- [What needs to be done]: Count, in the entries below, the lines in which "output" occurs. Give the number, nothing more.

##### Data provided

===== src/logic/edge_alarm_defines.svh =====
// Shared constants for the edge process alarm device end and controller end.
// Assumes inclusion by bare name from files compiled in the logic folder.
`ifndef EDGE_ALARM_DEFINES_SVH
`define EDGE_ALARM_DEFINES_SVH

// Module shape
`define IN_BYTES 4
`define IN_BITS 32
`define INT_LINES 4
`define ADDR_W 8
`define BYTE_W 8
`define LAST_BYTE 2'h3

// Backplane addresses
`define ALARM_BYTE_ADDR 8'h00
`define MODULE_BASE_DEF 8'h80
`define MODULE_BASE_MIN 8'h80

// Controller APB register offsets
`define REG_CTRL 8'h00
`define REG_STATUS 8'h04
`define REG_MASK 8'h08
`define REG_WORD_FIRST 8'h0c
`define REG_WORD_SECOND 8'h10

// Control register fields
`define CTRL_ENABLE 0
`define CTRL_BYTE_MODE 1
`define CTRL_LINE_LSB 2
`define CTRL_LINE_MSB 3
`define CTRL_BIT_LSB 8
`define CTRL_BIT_MSB 10
`define CTRL_W 11
`define CTRL_RESET 11'h000

// Status and mask fields
`define ST_DONE 0
`define ST_SEEN 1
`define ST_W 2
`define ST_RESET 2'h0
`define MASK_RESET 2'h0

`endif


===== src/logic/edge_alarm_pkg.sv =====
// Types shared by both ends of the edge process alarm link.
// Assumes nothing beyond a SystemVerilog compiler.
package edge_alarm_pkg;

  // Read sequence tracker in the device
  typedef enum logic [1:0] {
    SEQ_OPEN = 2'b00,
    SEQ_GOT0 = 2'b01,
    SEQ_GOT1 = 2'b10,
    SEQ_GOT2 = 2'b11
  } seq_state_t;

  // Alarm service engine in the controller
  typedef enum logic [1:0] {
    SVC_IDLE = 2'b00,
    SVC_POLL = 2'b01,
    SVC_READ = 2'b10
  } svc_state_t;

endpackage


===== src/logic/backplane_if.sv =====
// Backplane between the edge alarm module and the controller.
// Assumes both ends run on one clock; interrupt lines are active-low wired lines.
`timescale 1ns/1ps
`include "edge_alarm_defines.svh"

interface backplane_if;
  logic rd_req;
  logic [`ADDR_W-1:0] rd_addr;
  logic rd_ack;
  logic [`BYTE_W-1:0] rd_data;
  logic [`INT_LINES-1:0] int_line_oe;
  logic [`INT_LINES-1:0] int_line_n;

  // Open-drain lines: any pulling module drives the line low
  assign int_line_n = ~int_line_oe;

  modport dev (
    input rd_req,
    input rd_addr,
    output rd_ack,
    output rd_data,
    output int_line_oe
  );

  modport ctl (
    output rd_req,
    output rd_addr,
    input rd_ack,
    input rd_data,
    input int_line_n
  );
endinterface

##########

- [The answer]: 5